🤖 AI Summary
Existing text-to-image diffusion models struggle to achieve fine-grained, physically grounded depth-of-field control—such as adjustable aperture and focus distance—without altering scene content. This work proposes a physics-inspired, unsupervised framework: it first generates an all-in-focus image, then jointly estimates monocular depth and predicts focus distance via a differentiable lens blur model to synthesize photorealistic, depth-consistent defocus effects. Its core innovation is the Focus Distance Transformer, enabling interactive, inference-time adjustment of both blur intensity and focal plane position. The entire pipeline is end-to-end trainable without requiring EXIF metadata or annotated focus-distance supervision. Experiments demonstrate that our method significantly outperforms prior approaches across diverse scenes, achieving high-fidelity, content-preserving, and fine-grained controllable defocus synthesis.
📝 Abstract
Current text-to-image diffusion models excel at generating diverse, high-quality images, yet they struggle to incorporate fine-grained camera metadata such as precise aperture settings.

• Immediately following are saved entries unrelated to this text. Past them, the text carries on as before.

--- src/tcs_pkg.sv ---
`default_nettype none
package tcs_pkg;
	// Register addresses
	localparam logic [7:0] ADDR_T0_LOW = 8'h8a;
	localparam logic [7:0] ADDR_T1_LOW = 8'h8b;
	localparam logic [7:0] ADDR_T0_HIGH = 8'h8c;
	localparam logic [7:0] ADDR_T1_HIGH = 8'h8d;
	localparam logic [7:0] ADDR_CLK_CTRL = 8'h8e;
	localparam logic [7:0] ADDR_T2_CTRL = 8'hc8;
	localparam logic [7:0] ADDR_T2_RELOAD_LOW = 8'hca;
	localparam logic [7:0] ADDR_T2_RELOAD_HIGH = 8'hcb;
	localparam logic [7:0] ADDR_T2_COUNT_LOW = 8'hcc;
	localparam logic [7:0] ADDR_T2_COUNT_HIGH = 8'hcd;

	// Reset values
	localparam logic [7:0] RST_BYTE = 8'h00;

	// Clock-control field positions
	localparam int POS_T3_HIGH_SEL = 7;
	localparam int POS_T3_LOW_SEL = 6;
	localparam int POS_T2_HIGH_SEL = 5;
	localparam int POS_T2_LOW_SEL = 4;
	localparam int POS_T1_SEL = 3;
	localparam int POS_T0_SEL = 2;
	localparam int POS_PRESCALE = 0;

	// Timer-two control field positions; bit 1 reads zero
	localparam int POS_T2_HIGH_FLAG = 7;
	localparam int POS_T2_LOW_FLAG = 6;
	localparam int POS_T2_LOW_IRQ_EN = 5;
	localparam int POS_T2_CAPTURE_EN = 4;
	localparam int POS_T2_SPLIT = 3;
	localparam int POS_T2_RUN = 2;
	localparam int POS_T2_EXT_SEL = 0;

	// Prescale encodings
	localparam logic [1:0] PRE_DIV12 = 2'h0;
	localparam logic [1:0] PRE_DIV4 = 2'h1;
	localparam logic [1:0] PRE_DIV48 = 2'h2;
	localparam logic [1:0] PRE_EXT8 = 2'h3;

	// Division ratios in system-clock or external-clock edges
	localparam int DIV_4 = 4;
	localparam int DIV_12 = 12;
	localparam int DIV_48 = 48;
	localparam int DIV_EXT = 8;

	typedef struct packed {
		logic third_timer_high_clk_sel;
		logic third_timer_low_clk_sel;
		logic timer_two_high_clk_sel;
		logic timer_two_low_clk_sel;
		logic timer_one_clk_sel;
		logic timer_zero_clk_sel;
		logic [1:0] prescale_select;
	} tcs_clk_ctrl_t;

	typedef struct packed {
		logic timer_two_high_overflow_flag;
		logic timer_two_low_overflow_flag;
		logic timer_two_low_irq_enable;
		logic timer_two_capture_enable;
		logic timer_two_split_mode;
		logic timer_two_run;
		logic unused;
		logic timer_two_ext_clk_sel;
	} tcs_t2_ctrl_t;

	// Register bus request
	typedef struct packed {
		logic [7:0] addr;
		logic wr;
		logic [7:0] wdata;
	} tcs_sfr_req_t;
endpackage
`default_nettype wire

--- src/tcs_timer_clock.sv ---
`timescale 1ns/1ns
`default_nettype none
// Overview of operation
// - Third-timer high half in split mode: 1 system clock, 0 external-select choice.
// - Third-timer low select: 1 system clock, 0 external-select choice.
// - Second-timer high half in split mode: 1 system clock, 0 external-select choice.
// - Second-timer low select clocks whole timer or low half; 1 system clock.
// - Timer one: select 1 system clock, 0 prescaled; ignored in pin-counter mode.
// - Timer zero: select 1 system clock, 0 prescaled; ignored in pin-counter mode.
// - Prescale field: 00 div 12, 01 div 4, 10 div 48, 11 external div 8.
// - External divided-by-8 clock is synchronized to system clock before use.
// - Timers zero and one each have readable, writable low and high bytes.
// - Second timer has two byte counters; split bit picks 16-bit or two 8-bit.
// - 16-bit wrap from all ones loads reload pair and sets high overflow flag.
// - 16-bit mode with interrupt enable requests interrupt on each full overflow.
// - With low-byte enable too, low byte wrap also requests an interrupt.
// - Split mode halves reload independently from their own reload registers.
// - Split mode run bit gates only high half; low half always counts.
// - Split half: select 1 system clock, else div 12 or external div 8.
// - Split mode sets high or low overflow flag on that half's wrap.
// - Split interrupt on high overflow; with low enable, on either half.
// - Overflow flags are never cleared by hardware, only by software writes.
module tcs_timer_clock (
	input wire logic clk_sys,
	input wire logic srst,
	input wire tcs_pkg::tcs_sfr_req_t sfr_req,
	output logic [7:0] sfr_rdata,
	input wire logic ext_clk,
	input wire logic timer_two_irq_enable,
	input wire logic timer_zero_counter_mode,
	input wire logic timer_one_counter_mode,
	input wire logic third_timer_split_mode,
	input wire logic third_timer_ext_clk_sel,
	output logic timer_zero_tick,
	output logic timer_one_tick,
	output logic third_timer_low_tick,
	output logic third_timer_high_tick,
	output logic timer_two_irq
);
	import tcs_pkg::*;

	// Byte-select clock choice: system clock or the external-select choice
	function automatic logic pick_tick(input logic sys_sel, input logic ext_sel,
		input logic div12, input logic ext8);
		pick_tick = sys_sel ? 1'b1 : (ext_sel ? ext8 : div12);
	endfunction

	function automatic logic hit(input tcs_sfr_req_t r, input logic [7:0] a);
		hit = r.wr && (r.addr == a);
	endfunction

	tcs_clk_ctrl_t clk_ctrl;
	tcs_t2_ctrl_t t2_ctrl;
	logic [7:0] t01_byte [4];
	logic [7:0] t2_reload_low;
	logic [7:0] t2_reload_high;
	logic [7:0] t2_count_low;
	logic [7:0] t2_count_high;
	logic [5:0] pre_cnt;
	logic ext_sync1;
	logic ext_sync2;
	logic ext_prev;
	logic [2:0] ext_cnt;
	logic ext8_tick;
	logic div4_tick;
	logic div12_tick;
	logic div48_tick;
	logic prescaled;
	logic t2_low_en;
	logic t2_high_en;
	logic low_wrap;
	logic high_wrap;
	logic full_wrap;
	logic next_irq;

	localparam logic [5:0] PRE_LAST = 6'(DIV_48 - 1);
	localparam logic [2:0] EXT_LAST = 3'(DIV_EXT - 1);
	localparam logic [7:0] BYTE_MAX = 8'hff;

	// Two-flop synchroniser; only the second flop feeds the edge detector
	always_ff @(posedge clk_sys) begin
		if (srst) begin
			ext_sync1 <= 1'b0;
			ext_sync2 <= 1'b0;
			ext_prev <= 1'b0;
		end else begin
			ext_sync1 <= ext_clk;
			ext_sync2 <= ext_sync1;
			ext_prev <= ext_sync2;
		end
	end

	// Every eighth rising external edge gives one enable pulse
	always_ff @(posedge clk_sys) begin
		if (srst) begin
			ext_cnt <= 3'h0;
			ext8_tick <= 1'b0;
		end else begin
			ext8_tick <= 1'b0;
			if (ext_sync2 && !ext_prev) begin
				ext_cnt <= ext_cnt + 3'h1;
				ext8_tick <= (ext_cnt == EXT_LAST);
			end
		end
	end

	// One counter serves all three system-clock ratios, since 4 and 12 divide 48
	always_ff @(posedge clk_sys) begin
		if (srst) begin
			pre_cnt <= 6'h00;
		end else if (pre_cnt == PRE_LAST) begin
			pre_cnt <= 6'h00;
		end else begin
			pre_cnt <= pre_cnt + 6'h01;
		end
	end

	always_comb begin
		div4_tick = (pre_cnt % 6'(DIV_4)) == 6'(DIV_4 - 1);
		div12_tick = (pre_cnt % 6'(DIV_12)) == 6'(DIV_12 - 1);
		div48_tick = (pre_cnt == PRE_LAST);
		case (clk_ctrl.prescale_select)
			PRE_DIV12: prescaled = div12_tick;
			PRE_DIV4: prescaled = div4_tick;
			PRE_DIV48: prescaled = div48_tick;
			PRE_EXT8: prescaled = ext8_tick;
			default: prescaled = 1'b0;
		endcase
	end

	// Timer zero/one count enables; pin-counter mode counts elsewhere
	always_ff @(posedge clk_sys) begin
		if (srst) begin
			timer_zero_tick <= 1'b0;
			timer_one_tick <= 1'b0;
		end else begin
			timer_zero_tick <= !timer_zero_counter_mode &&
				(clk_ctrl.timer_zero_clk_sel || prescaled);
			timer_one_tick <= !timer_one_counter_mode &&
				(clk_ctrl.timer_one_clk_sel || prescaled);
		end
	end

	// Third-timer enables; high half idles unless split
	always_ff @(posedge clk_sys) begin
		if (srst) begin
			third_timer_low_tick <= 1'b0;
			third_timer_high_tick <= 1'b0;
		end else begin
			third_timer_low_tick <= pick_tick(clk_ctrl.third_timer_low_clk_sel,
				third_timer_ext_clk_sel, div12_tick, ext8_tick);
			third_timer_high_tick <= third_timer_split_mode &&
				pick_tick(clk_ctrl.third_timer_high_clk_sel,
				third_timer_ext_clk_sel, div12_tick, ext8_tick);
		end
	end

	// Clock control register
	always_ff @(posedge clk_sys) begin
		if (srst) begin
			clk_ctrl <= tcs_clk_ctrl_t'(RST_BYTE);
		end else if (hit(sfr_req, ADDR_CLK_CTRL)) begin
			clk_ctrl <= tcs_clk_ctrl_t'(sfr_req.wdata);
		end
	end

	// Timer zero/one byte registers; counting is done elsewhere
	always_ff @(posedge clk_sys) begin
		if (srst) begin
			for (int i = 0; i < 4; i++) begin
				t01_byte[i] <= RST_BYTE;
			end
		end else begin
			for (int i = 0; i < 4; i++) begin
				if (hit(sfr_req, ADDR_T0_LOW + 8'(i))) begin
					t01_byte[i] <= sfr_req.wdata;
				end
			end
		end
	end

	// Timer-two clock enables, combinational so counting is not delayed
	always_comb begin
		// low byte (or whole timer) source
		t2_low_en = pick_tick(clk_ctrl.timer_two_low_clk_sel,
			t2_ctrl.timer_two_ext_clk_sel, div12_tick, ext8_tick);
		// high select honoured only when split
		t2_high_en = pick_tick(clk_ctrl.timer_two_high_clk_sel,
			t2_ctrl.timer_two_ext_clk_sel, div12_tick, ext8_tick);
		if (t2_ctrl.timer_two_split_mode) begin
			t2_high_en = t2_high_en && t2_ctrl.timer_two_run;
			low_wrap = t2_low_en && (t2_count_low == BYTE_MAX);
			high_wrap = t2_high_en && (t2_count_high == BYTE_MAX);
			full_wrap = 1'b0;
		end else begin
			t2_low_en = t2_low_en && t2_ctrl.timer_two_run;
			t2_high_en = 1'b0;
			low_wrap = t2_low_en && (t2_count_low == BYTE_MAX);
			full_wrap = low_wrap && (t2_count_high == BYTE_MAX);
			high_wrap = full_wrap;
		end
	end

	// Timer-two counters; a software write wins over counting
	always_ff @(posedge clk_sys) begin
		if (srst) begin
			t2_count_low <= RST_BYTE;
			t2_count_high <= RST_BYTE;
		end else begin
			if (hit(sfr_req, ADDR_T2_COUNT_LOW)) begin
				t2_count_low <= sfr_req.wdata;
			end else if (full_wrap) begin
				t2_count_low <= t2_reload_low;
			end else if (low_wrap && t2_ctrl.timer_two_split_mode) begin
				t2_count_low <= t2_reload_low;
			end else if (t2_low_en) begin
				t2_count_low <= t2_count_low + 8'h01;
			end
			if (hit(sfr_req, ADDR_T2_COUNT_HIGH)) begin
				t2_count_high <= sfr_req.wdata;
			end else if (high_wrap) begin
				t2_count_high <= t2_reload_high;
			end else if (t2_ctrl.timer_two_split_mode ? t2_high_en : low_wrap) begin
				t2_count_high <= t2_count_high + 8'h01;
			end
		end
	end

	// Reload registers
	always_ff @(posedge clk_sys) begin
		if (srst) begin
			t2_reload_low <= RST_BYTE;
			t2_reload_high <= RST_BYTE;
		end else begin
			if (hit(sfr_req, ADDR_T2_RELOAD_LOW)) begin
				t2_reload_low <= sfr_req.wdata;
			end
			if (hit(sfr_req, ADDR_T2_RELOAD_HIGH)) begin
				t2_reload_high <= sfr_req.wdata;
			end
		end
	end

	// Control register; an overflow in the clearing cycle still sets its flag
	always_ff @(posedge clk_sys) begin
		if (srst) begin
			t2_ctrl <= tcs_t2_ctrl_t'(RST_BYTE);
		end else begin
			if (hit(sfr_req, ADDR_T2_CTRL)) begin
				t2_ctrl <= tcs_t2_ctrl_t'(sfr_req.wdata);
				t2_ctrl.unused <= 1'b0;
			end
			if (high_wrap) begin
				t2_ctrl.timer_two_high_overflow_flag <= 1'b1;
			end
			if (low_wrap) begin
				t2_ctrl.timer_two_low_overflow_flag <= 1'b1;
			end
		end
	end

	// Level request, held while a qualifying flag stays set
	always_comb begin
		next_irq = timer_two_irq_enable &&
			(t2_ctrl.timer_two_high_overflow_flag ||
			(t2_ctrl.timer_two_low_irq_enable &&
			t2_ctrl.timer_two_low_overflow_flag));
	end

	always_ff @(posedge clk_sys) begin
		if (srst) begin
			timer_two_irq <= 1'b0;
		end else begin
			timer_two_irq <= next_irq;
		end
	end

	// Registered read data: address sampled every cycle, unmapped reads zero
	always_ff @(posedge clk_sys) begin
		if (srst) begin
			sfr_rdata <= RST_BYTE;
		end else begin
			case (sfr_req.addr)
				ADDR_T0_LOW: sfr_rdata <= t01_byte[0];
				ADDR_T1_LOW: sfr_rdata <= t01_byte[1];
				ADDR_T0_HIGH: sfr_rdata <= t01_byte[2];
				ADDR_T1_HIGH: sfr_rdata <= t01_byte[3];
				ADDR_CLK_CTRL: sfr_rdata <= clk_ctrl;
				ADDR_T2_CTRL: sfr_rdata <= t2_ctrl;
				ADDR_T2_RELOAD_LOW: sfr_rdata <= t2_reload_low;
				ADDR_T2_RELOAD_HIGH: sfr_rdata <= t2_reload_high;
				ADDR_T2_COUNT_LOW: sfr_rdata <= t2_count_low;
				ADDR_T2_COUNT_HIGH: sfr_rdata <= t2_count_high;
				default: sfr_rdata <= RST_BYTE;
			endcase
		end
	end

	a_sys_select_t0: assert property (@(posedge clk_sys) disable iff (srst)
		(clk_ctrl.timer_zero_clk_sel && !timer_zero_counter_mode) |=> timer_zero_tick)
		else $error("timer zero missed system-clock tick");

	a_pin_mode_t1: assert property (@(posedge clk_sys) disable iff (srst)
		timer_one_counter_mode |=> !timer_one_tick)
		else $error("timer one ticked in pin-counter mode");

	a_div48_spacing: assert property (@(posedge clk_sys) disable iff (srst)
		div48_tick |=> !div48_tick [*8])
		else $error("divide by 48 pulse too close");

	a_prescale_div4: assert property (@(posedge clk_sys) disable iff (srst)
		(clk_ctrl.prescale_select == PRE_DIV4 && $stable(clk_ctrl) && prescaled)
		|-> ##4 (prescaled || clk_ctrl != $past(clk_ctrl, 4)))
		else $error("divide by 4 period wrong");

	a_ext_pulse_single: assert property (@(posedge clk_sys) disable iff (srst)
		ext8_tick |=> !ext8_tick)
		else $error("external tick longer than one cycle");

	a_full_reload: assert property (@(posedge clk_sys) disable iff (srst)
		(full_wrap && !sfr_req.wr) |=>
		(t2_count_low == $past(t2_reload_low) && t2_count_high == $past(t2_reload_high)
		&& t2_ctrl.timer_two_high_overflow_flag))
		else $error("16-bit overflow did not reload");

	a_split_low_runs: assert property (@(posedge clk_sys) disable iff (srst)
		(t2_ctrl.timer_two_split_mode && clk_ctrl.timer_two_low_clk_sel && !sfr_req.wr)
		|=> t2_count_low != $past(t2_count_low))
		else $error("split low half stalled");

	a_split_high_gated: assert property (@(posedge clk_sys) disable iff (srst)
		(t2_ctrl.timer_two_split_mode && !t2_ctrl.timer_two_run && !sfr_req.wr)
		|=> $stable(t2_count_high))
		else $error("split high half counted while stopped");

	a_flag_sticky: assert property (@(posedge clk_sys) disable iff (srst)
		(t2_ctrl.timer_two_low_overflow_flag && !hit(sfr_req, ADDR_T2_CTRL))
		|=> t2_ctrl.timer_two_low_overflow_flag)
		else $error("low overflow flag cleared by hardware");

	a_irq_follows: assert property (@(posedge clk_sys) disable iff (srst)
		next_irq |=> timer_two_irq)
		else $error("interrupt request not raised");

	a_t3_high_idle: assert property (@(posedge clk_sys) disable iff (srst)
		!third_timer_split_mode |=> !third_timer_high_tick)
		else $error("third timer high ticked outside split mode");
endmodule
`default_nettype wire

In this work, we introduce a novel text-to-image diffusion framework that leverages camera metadata, or EXIF data, which is often embedded in image files, with an emphasis on generating controllable lens blur. Our method mimics the physical image formation process by first generating an all-in-focus image, estimating its monocular depth, predicting a plausible focus distance with a novel focus distance transformer, and then forming a defocused image with an existing differentiable lens blur model. Gradients flow backwards through this whole process, allowing us to learn without explicit supervision to generate defocus effects based on content elements and the provided EXIF data. At inference time, this enables precise interactive user control over defocus effects while preserving scene contents, which is not achievable with existing diffusion models. Experimental results demonstrate that our model enables superior fine-grained control without altering the depicted scene.